• What the task asks:
Find each line in the records below that contains the word "metrics", and copy it out.

━━━━━ Records for the exercise

===== src/flat_wrapper.sv =====
// flat-port wrapper written by rule: the top's interface ports become plain ports
module uart_rx_cfg_flat 
#(
  parameter int unsigned BAUD_DIV   = 868,
  parameter int unsigned DATA_BITS  = 8,
  parameter bit          PARITY_ODD = 1'b0
)
  (clk, rst_n, bus_RX, bus_clr_rdy, bus_rx_data, bus_rdy, bus_frm_err, bus_par_err, bus_ovr_err);
  uart_rx_cfg_if #(.DATA_BITS(DATA_BITS)) bus_i ();
  input logic clk;
  input logic rst_n;
  input wire logic [$bits(bus_i.RX)-1:0] bus_RX;
  input wire logic [$bits(bus_i.clr_rdy)-1:0] bus_clr_rdy;
  output wire logic [$bits(bus_i.rx_data)-1:0] bus_rx_data;
  output wire logic [$bits(bus_i.rdy)-1:0] bus_rdy;
  output wire logic [$bits(bus_i.frm_err)-1:0] bus_frm_err;
  output wire logic [$bits(bus_i.par_err)-1:0] bus_par_err;
  output wire logic [$bits(bus_i.ovr_err)-1:0] bus_ovr_err;
  assign bus_i.RX = bus_RX;
  assign bus_i.clr_rdy = bus_clr_rdy;
  assign bus_rx_data = bus_i.rx_data;
  assign bus_rdy = bus_i.rdy;
  assign bus_frm_err = bus_i.frm_err;
  assign bus_par_err = bus_i.par_err;
  assign bus_ovr_err = bus_i.ovr_err;
  uart_rx_cfg #(.BAUD_DIV(BAUD_DIV), .DATA_BITS(DATA_BITS), .PARITY_ODD(PARITY_ODD)) u_core (.clk(clk), .rst_n(rst_n), .bus(bus_i));
endmodule
[src/rtl/demux_lane_reg.sv]
// One-entry output register for a demux lane: holds a word until the consumer takes it.
module demux_lane_reg #(
  parameter int unsigned WIDTH = 2
) (
  input  logic             clk,
  input  logic             reset_L,
  input  logic             load,
  input  logic             ready,
  input  logic [WIDTH-1:0] data_in,
  output logic             can_accept,
  output logic             valid,
  output logic [WIDTH-1:0] data
);

  logic             valid_q, valid_d;
  logic [WIDTH-1:0] data_q, data_d;

  assign can_accept = !valid_q || ready;
  assign valid      = valid_q;
  assign data       = data_q;

  // A load wins over a drain so a full lane can be refilled in the cycle it empties.
  always_comb begin
    valid_d = valid_q;
    data_d  = data_q;
    if (load) begin
      valid_d = 1'b1;
      data_d  = data_in;
    end else if (valid_q && ready) begin
      valid_d = 1'b0;
    end
  end

  always_ff @(posedge clk or negedge reset_L) begin
    if (!reset_L) begin
      valid_q <= 1'b0;
      data_q  <= '0;
    end else begin
      valid_q <= valid_d;
      data_q  <= data_d;
    end
  end

endmodule

[src/rtl/demux1a2_dosbits.sv]
// Registered 1-to-2 demux: steers each accepted word to lane 0 or lane 1 by an
// alternating internal selector or by the external selector input.
module demux1a2_dosbits #(
  parameter int unsigned WIDTH    = demux_pkg::WIDTH,
  parameter bit          MODE_ALT = demux_pkg::MODE_ALT
) (
  input  logic             clk,
  input  logic             reset_L,
  input  logic             selector,
  input  logic             valid_in,
  input  logic [WIDTH-1:0] data_in,
  output logic             ready_in,
  output logic             valid_out0,
  output logic             valid_out1,
  output logic [WIDTH-1:0] data_out0,
  output logic [WIDTH-1:0] data_out1,
  input  logic             ready0,
  input  logic             ready1
);

  import demux_pkg::*;

  logic sel_q, sel_d;
  logic sel_eff;
  logic can_accept0, can_accept1;
  logic accept;
  logic load0, load1;

  assign sel_eff  = (MODE_ALT == demux_pkg::MODE_EXT) ? selector : sel_q;
  assign ready_in = (sel_eff == LANE1) ? can_accept1 : can_accept0;
  assign accept   = valid_in && ready_in;
  assign load0    = accept && (sel_eff == LANE0);
  assign load1    = accept && (sel_eff == LANE1);

  // Toggles in both modes; only the alternating mode looks at it.
  always_comb begin
    sel_d = sel_q;
    if (accept) begin
      sel_d = !sel_q;
    end
  end

  always_ff @(posedge clk or negedge reset_L) begin
    if (!reset_L) begin
      sel_q <= 1'b0;
    end else begin
      sel_q <= sel_d;
    end
  end

  demux_lane_reg #(
    .WIDTH (WIDTH)
  ) u_lane0 (
    .clk        (clk),
    .reset_L    (reset_L),
    .load       (load0),
    .ready      (ready0),
    .data_in    (data_in),
    .can_accept (can_accept0),
    .valid      (valid_out0),
    .data       (data_out0)
  );

  demux_lane_reg #(
    .WIDTH (WIDTH)
  ) u_lane1 (
    .clk        (clk),
    .reset_L    (reset_L),
    .load       (load1),
    .ready      (ready1),
    .data_in    (data_in),
    .can_accept (can_accept1),
    .valid      (valid_out1),
    .data       (data_out1)
  );

endmodule
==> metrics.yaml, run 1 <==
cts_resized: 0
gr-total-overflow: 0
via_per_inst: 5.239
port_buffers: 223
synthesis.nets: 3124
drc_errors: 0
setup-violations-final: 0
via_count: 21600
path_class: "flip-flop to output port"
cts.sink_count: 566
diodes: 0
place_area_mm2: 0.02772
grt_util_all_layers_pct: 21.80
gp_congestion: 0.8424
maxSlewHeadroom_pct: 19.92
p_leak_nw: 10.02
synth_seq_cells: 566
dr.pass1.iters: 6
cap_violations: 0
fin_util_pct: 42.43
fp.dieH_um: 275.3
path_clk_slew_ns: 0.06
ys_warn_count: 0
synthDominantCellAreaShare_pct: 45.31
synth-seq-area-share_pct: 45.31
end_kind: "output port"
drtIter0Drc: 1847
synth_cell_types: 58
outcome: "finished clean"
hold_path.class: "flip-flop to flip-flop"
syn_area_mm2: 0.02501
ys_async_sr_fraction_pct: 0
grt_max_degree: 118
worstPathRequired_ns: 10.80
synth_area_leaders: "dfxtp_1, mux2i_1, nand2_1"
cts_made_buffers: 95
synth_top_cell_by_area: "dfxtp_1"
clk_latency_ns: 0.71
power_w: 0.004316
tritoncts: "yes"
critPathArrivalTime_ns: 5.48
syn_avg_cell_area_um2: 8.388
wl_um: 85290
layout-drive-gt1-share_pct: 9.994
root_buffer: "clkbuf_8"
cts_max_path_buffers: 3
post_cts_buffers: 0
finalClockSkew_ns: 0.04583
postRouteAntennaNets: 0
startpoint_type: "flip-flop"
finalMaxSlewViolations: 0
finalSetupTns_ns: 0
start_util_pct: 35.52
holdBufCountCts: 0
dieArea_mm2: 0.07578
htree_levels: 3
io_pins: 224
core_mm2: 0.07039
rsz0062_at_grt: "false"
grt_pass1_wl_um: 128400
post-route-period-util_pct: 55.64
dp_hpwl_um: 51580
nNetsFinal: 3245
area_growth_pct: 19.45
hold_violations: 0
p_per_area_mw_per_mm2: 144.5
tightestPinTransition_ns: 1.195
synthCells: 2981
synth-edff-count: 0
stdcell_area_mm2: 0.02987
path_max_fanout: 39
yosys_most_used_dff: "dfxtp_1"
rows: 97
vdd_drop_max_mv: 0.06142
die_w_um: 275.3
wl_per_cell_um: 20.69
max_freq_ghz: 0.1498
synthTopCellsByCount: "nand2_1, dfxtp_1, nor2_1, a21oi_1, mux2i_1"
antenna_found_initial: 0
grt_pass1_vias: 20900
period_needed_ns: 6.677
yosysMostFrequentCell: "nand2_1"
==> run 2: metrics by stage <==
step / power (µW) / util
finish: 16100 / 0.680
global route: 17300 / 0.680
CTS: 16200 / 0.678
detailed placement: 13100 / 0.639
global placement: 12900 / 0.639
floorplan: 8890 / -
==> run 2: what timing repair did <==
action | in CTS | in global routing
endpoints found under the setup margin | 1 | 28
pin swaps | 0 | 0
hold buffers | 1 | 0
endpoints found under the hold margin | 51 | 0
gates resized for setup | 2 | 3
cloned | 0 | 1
$ cat src/rtl/riscv_pkg.sv
// Shared RISC-V definitions: instruction-type opcodes, funct3 access encodings,
// LSU exception codes and the LSU FSM state encoding.
package riscv_pkg;

    localparam logic [6:0] IS_LOAD  = 7'b0000011;
    localparam logic [6:0] IS_STORE = 7'b0100011;

    localparam logic [2:0] F3_LB  = 3'b000;
    localparam logic [2:0] F3_LH  = 3'b001;
    localparam logic [2:0] F3_LW  = 3'b010;
    localparam logic [2:0] F3_LBU = 3'b100;
    localparam logic [2:0] F3_LHU = 3'b101;
    localparam logic [2:0] F3_SB  = 3'b000;
    localparam logic [2:0] F3_SH  = 3'b001;
    localparam logic [2:0] F3_SW  = 3'b010;

    // Access size lives in funct3[1:0] for both loads and stores.
    localparam logic [1:0] SIZE_BYTE = 2'b00;
    localparam logic [1:0] SIZE_HALF = 2'b01;
    localparam logic [1:0] SIZE_WORD = 2'b10;

    localparam logic [1:0] EXC_NONE       = 2'b00;
    localparam logic [1:0] EXC_MISALIGNED = 2'b01;
    localparam logic [1:0] EXC_TIMEOUT    = 2'b10;
    localparam logic [1:0] EXC_ILLEGAL    = 2'b11;

    typedef enum logic {
        IDLE = 1'b0,
        WAIT = 1'b1
    } lsu_state_e;

    function automatic logic load_f3_legal(input logic [2:0] f3);
        return f3 inside {F3_LB, F3_LH, F3_LW, F3_LBU, F3_LHU};
    endfunction

    function automatic logic store_f3_legal(input logic [2:0] f3);
        return f3 inside {F3_SB, F3_SH, F3_SW};
    endfunction

endpackage
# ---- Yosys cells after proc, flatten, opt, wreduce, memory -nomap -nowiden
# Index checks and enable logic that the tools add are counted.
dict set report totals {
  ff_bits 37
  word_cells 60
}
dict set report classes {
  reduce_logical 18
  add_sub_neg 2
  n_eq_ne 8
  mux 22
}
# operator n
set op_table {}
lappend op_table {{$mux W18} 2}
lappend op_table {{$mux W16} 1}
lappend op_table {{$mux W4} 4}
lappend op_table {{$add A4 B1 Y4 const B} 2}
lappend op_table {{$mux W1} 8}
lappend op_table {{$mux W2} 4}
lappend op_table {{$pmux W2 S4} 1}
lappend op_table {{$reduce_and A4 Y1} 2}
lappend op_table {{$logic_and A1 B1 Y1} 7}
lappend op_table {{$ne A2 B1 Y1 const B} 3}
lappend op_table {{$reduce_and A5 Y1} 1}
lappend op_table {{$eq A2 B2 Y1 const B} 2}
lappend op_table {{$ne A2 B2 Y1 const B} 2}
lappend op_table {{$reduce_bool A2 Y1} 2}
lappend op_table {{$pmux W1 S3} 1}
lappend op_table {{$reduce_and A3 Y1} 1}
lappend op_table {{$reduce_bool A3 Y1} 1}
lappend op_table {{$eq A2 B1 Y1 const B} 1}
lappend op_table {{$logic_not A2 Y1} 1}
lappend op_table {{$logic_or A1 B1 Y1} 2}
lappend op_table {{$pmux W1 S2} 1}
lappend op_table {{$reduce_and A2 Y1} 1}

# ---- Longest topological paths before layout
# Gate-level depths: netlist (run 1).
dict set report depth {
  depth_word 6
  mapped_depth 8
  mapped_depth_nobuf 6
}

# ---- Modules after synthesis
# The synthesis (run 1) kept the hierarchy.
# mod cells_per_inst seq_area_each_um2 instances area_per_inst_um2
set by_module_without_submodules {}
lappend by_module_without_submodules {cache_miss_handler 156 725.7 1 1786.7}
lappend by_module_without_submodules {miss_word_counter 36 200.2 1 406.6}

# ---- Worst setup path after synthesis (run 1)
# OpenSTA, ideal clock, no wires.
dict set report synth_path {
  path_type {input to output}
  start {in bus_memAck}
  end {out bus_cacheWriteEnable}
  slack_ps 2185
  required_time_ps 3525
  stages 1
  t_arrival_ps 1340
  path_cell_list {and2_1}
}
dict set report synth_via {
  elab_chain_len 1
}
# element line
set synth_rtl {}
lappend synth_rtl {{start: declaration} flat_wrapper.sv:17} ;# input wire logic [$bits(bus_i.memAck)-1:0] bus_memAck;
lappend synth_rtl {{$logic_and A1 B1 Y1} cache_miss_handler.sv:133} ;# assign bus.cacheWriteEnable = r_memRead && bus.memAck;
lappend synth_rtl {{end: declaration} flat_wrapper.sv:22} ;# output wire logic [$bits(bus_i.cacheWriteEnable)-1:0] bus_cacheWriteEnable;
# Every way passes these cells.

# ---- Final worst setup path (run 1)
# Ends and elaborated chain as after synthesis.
**src/rtl/fetch_pkg.sv**
```systemverilog
// rtl/fetch_pkg.sv - shared types and constants for the instruction fetch stage
package fetch_pkg;

    typedef enum logic [0:0] {
        FETCH = 1'b0,
        HOLD  = 1'b1
    } fetch_state_e;

    localparam logic [31:0] NOP_INSTR = 32'h0000_0000;
    localparam logic [31:0] PC_STEP   = 32'd4;

endpackage

```
**src/rtl/fetch_hold_buf.sv**
```systemverilog
// rtl/fetch_hold_buf.sv - one-entry buffer parking a fetched word while decode is stalled
module fetch_hold_buf
    import fetch_pkg::*;
(
    input  logic        clk,
    input  logic        rst,
    input  logic        load_i,
    input  logic        drain_i,
    input  logic [31:0] instr_i,
    input  logic [31:0] pc_i,
    output logic [31:0] instr_o,
    output logic [31:0] pc_o,
    output logic        full_o
);

    logic [31:0] instr_q, instr_d;
    logic [31:0] pc_q, pc_d;
    logic        full_q, full_d;

    always_comb begin
        instr_d = instr_q;
        pc_d    = pc_q;
        full_d  = full_q;
        if (load_i) begin
            instr_d = instr_i;
            pc_d    = pc_i;
            full_d  = 1'b1;
        end else if (drain_i) begin
            full_d  = 1'b0;
        end
    end

    always_ff @(posedge clk) begin
        if (rst) begin
            instr_q <= NOP_INSTR;
            pc_q    <= 32'h0;
            full_q  <= 1'b0;
        end else begin
            instr_q <= instr_d;
            pc_q    <= pc_d;
            full_q  <= full_d;
        end
    end

    assign instr_o = instr_q;
    assign pc_o    = pc_q;
    assign full_o  = full_q;

endmodule

```
**src/rtl/fetch_stage.sv**
```systemverilog
// rtl/fetch_stage.sv - PC/nPC fetch with imem req/ack and IF/ID register
// Optional performance counters when FETCH_PERF_EN is defined.
module fetch_stage
    import fetch_pkg::*;
#(
    parameter logic [31:0] RESET_PC = 32'h0000_0000
) (
    input  logic        clk,
    input  logic        rst,
    output logic        imem_req,
    output logic [31:0] imem_addr,
    input  logic        imem_ack,
    input  logic [31:0] imem_rdata,
    input  logic        stall_ID,
    input  logic        flush_ID,
    input  logic        redirect_valid,
    input  logic [31:0] redirect_target,
`ifdef FETCH_PERF_EN
    output logic [31:0] perf_fetch_cnt,
    output logic [31:0] perf_stall_cnt,
`endif
    output logic [31:0] instr_ID,
    output logic [31:0] pc_ID,
    output logic        valid_ID
);

    fetch_state_e state_q, state_d;
    logic [31:0]  pc_q, pc_d;
    logic [31:0]  npc_q, npc_d;
    logic         req_q, req_d;
    logic         redir_pend_q, redir_pend_d;
    logic [31:0]  redir_tgt_q, redir_tgt_d;
    logic [31:0]  instr_q, instr_d;
    logic [31:0]  pcid_q, pcid_d;
    logic         valid_q, valid_d;

    logic [31:0]  tgt_in;
    logic         accept;
    logic         buf_load;
    logic         buf_drain;
    logic [31:0]  buf_instr;
    logic [31:0]  buf_pc;
    logic         buf_full;

    assign tgt_in    = redirect_target & ~32'h3;
    // req_q is low in the first cycle after reset, so an ack there is ignored
    assign accept    = (state_q == FETCH) && req_q && imem_ack;
    assign buf_load  = accept && stall_ID;
    assign buf_drain = (state_q == HOLD) && !stall_ID && buf_full;

    fetch_hold_buf u_hold_buf (
        .clk     (clk),
        .rst     (rst),
        .load_i  (buf_load),
        .drain_i (buf_drain),
        .instr_i (imem_rdata),
        .pc_i    (pc_q),
        .instr_o (buf_instr),
        .pc_o    (buf_pc),
        .full_o  (buf_full)
    );

    always_comb begin
        state_d      = state_q;
        pc_d         = pc_q;
        npc_d        = npc_q;
        redir_pend_d = redir_pend_q;
        redir_tgt_d  = redir_tgt_q;
        instr_d      = instr_q;
        pcid_d       = pcid_q;
        valid_d      = valid_q;

        // Only nPC is redirected, so the delay-slot word at the old nPC is still fetched
        if (accept) begin
            pc_d         = npc_q;
            redir_pend_d = 1'b0;
            if (redirect_valid)
                npc_d = tgt_in;
            else if (redir_pend_q)
                npc_d = redir_tgt_q;
            else
                npc_d = npc_q + PC_STEP;
        end else if (redirect_valid) begin
            redir_pend_d = 1'b1;
            redir_tgt_d  = tgt_in;
        end

        case (state_q)
            FETCH: begin
                if (accept) begin
                    if (stall_ID) begin
                        state_d = HOLD;
                    end else begin
                        instr_d = imem_rdata;
                        pcid_d  = pc_q;
                        valid_d = 1'b1;
                    end
                end
            end
            HOLD: begin
                if (!stall_ID) begin
                    instr_d = buf_instr;
                    pcid_d  = buf_pc;
                    valid_d = buf_full;
                    state_d = FETCH;
                end
            end
            default: state_d = FETCH;
        endcase

        if (flush_ID) begin
            instr_d = NOP_INSTR;
            pcid_d  = 32'h0;
            valid_d = 1'b0;
        end

        req_d = (state_d == FETCH);
    end

    always_ff @(posedge clk) begin
        if (rst) begin
            state_q      <= FETCH;
            pc_q         <= RESET_PC;
            npc_q        <= RESET_PC + PC_STEP;
            req_q        <= 1'b0;
            redir_pend_q <= 1'b0;
            redir_tgt_q  <= 32'h0;
            instr_q      <= NOP_INSTR;
            pcid_q       <= 32'h0;
            valid_q      <= 1'b0;
        end else begin
            state_q      <= state_d;
            pc_q         <= pc_d;
            npc_q        <= npc_d;
            req_q        <= req_d;
            redir_pend_q <= redir_pend_d;
            redir_tgt_q  <= redir_tgt_d;
            instr_q      <= instr_d;
            pcid_q       <= pcid_d;
            valid_q      <= valid_d;
        end
    end

`ifdef FETCH_PERF_EN
    logic [31:0] fetch_cnt_q;
    logic [31:0] stall_cnt_q;

    always_ff @(posedge clk) begin
        if (rst) begin
            fetch_cnt_q <= 32'h0;
            stall_cnt_q <= 32'h0;
        end else begin
            if (accept)
                fetch_cnt_q <= fetch_cnt_q + 32'd1;
            if (stall_ID)
                stall_cnt_q <= stall_cnt_q + 32'd1;
        end
    end

    assign perf_fetch_cnt = fetch_cnt_q;
    assign perf_stall_cnt = stall_cnt_q;
`endif

    assign imem_req  = req_q;
    assign imem_addr = pc_q;
    assign instr_ID  = instr_q;
    assign pc_ID     = pcid_q;
    assign valid_ID  = valid_q;

endmodule

```
**config.mk**
```make
export PLATFORM = sky130hd
export DESIGN_NAME = fetch_stage
export DESIGN_NICKNAME = d
export VERILOG_FILES = /design/src/rtl/fetch_pkg.sv /design/src/rtl/fetch_hold_buf.sv /design/src/rtl/fetch_stage.sv
export SDC_FILE = /design/constraint.sdc
export NUM_CORES = 1
export LEC_CHECK = 0
export ABC_CLOCK_PERIOD_IN_PS = 3700
export CORE_ASPECT_RATIO = 1.4
export CORE_MARGIN = 3
export CORE_UTILIZATION = 57
export DETAILED_ROUTE_END_ITERATION = 8
export PLACE_DENSITY = 0.95
export SLEW_MARGIN = 20
export SYNTH_ARGS = -nofsm -noshare
export SYNTH_HDL_FRONTEND = slang
export SYNTH_SLANG_ARGS = --single-unit
```
**constraint.sdc**
```tcl
create_clock -name clk -period 3.7 [get_ports clk]
set_input_delay 0.37 -clock clk [delete_from_list [all_inputs] [get_ports clk]]
set_output_delay 0.37 -clock clk [all_outputs]
set_load 0.1 [all_outputs]
```
--- config.mk ---
export PLATFORM = sky130hd
export DESIGN_NAME = systolic_feed_ctrl
export DESIGN_NICKNAME = d
export VERILOG_FILES = /design/src/rtl/systolic_feed_ctrl.sv
export SDC_FILE = /design/constraint.sdc
export NUM_CORES = 1
export LEC_CHECK = 0
export CAP_MARGIN = 20
export CORE_MARGIN = 5
export CORE_UTILIZATION = 37
export DETAILED_ROUTE_END_ITERATION = 8
export GPL_ROUTABILITY_DRIVEN = 0
export PLACE_DENSITY_LB_ADDON = 0.1
export SLEW_MARGIN = 10
export SYNTH_ARGS = -nofsm -noshare
export SYNTH_HDL_FRONTEND = slang
export SYNTH_SLANG_ARGS = --single-unit
export TNS_END_PERCENT = 5
--- constraint.sdc ---
create_clock -name clk -period 2.3 [get_ports clk]
set_input_delay 0.46 -clock clk [delete_from_list [all_inputs] [get_ports clk]]
set_output_delay 0.46 -clock clk [all_outputs]
set_load 0.005 [all_outputs]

━━━━━━━━━━

• Final answer:
==> metrics.yaml, run 1 <==
==> run 2: metrics by stage <==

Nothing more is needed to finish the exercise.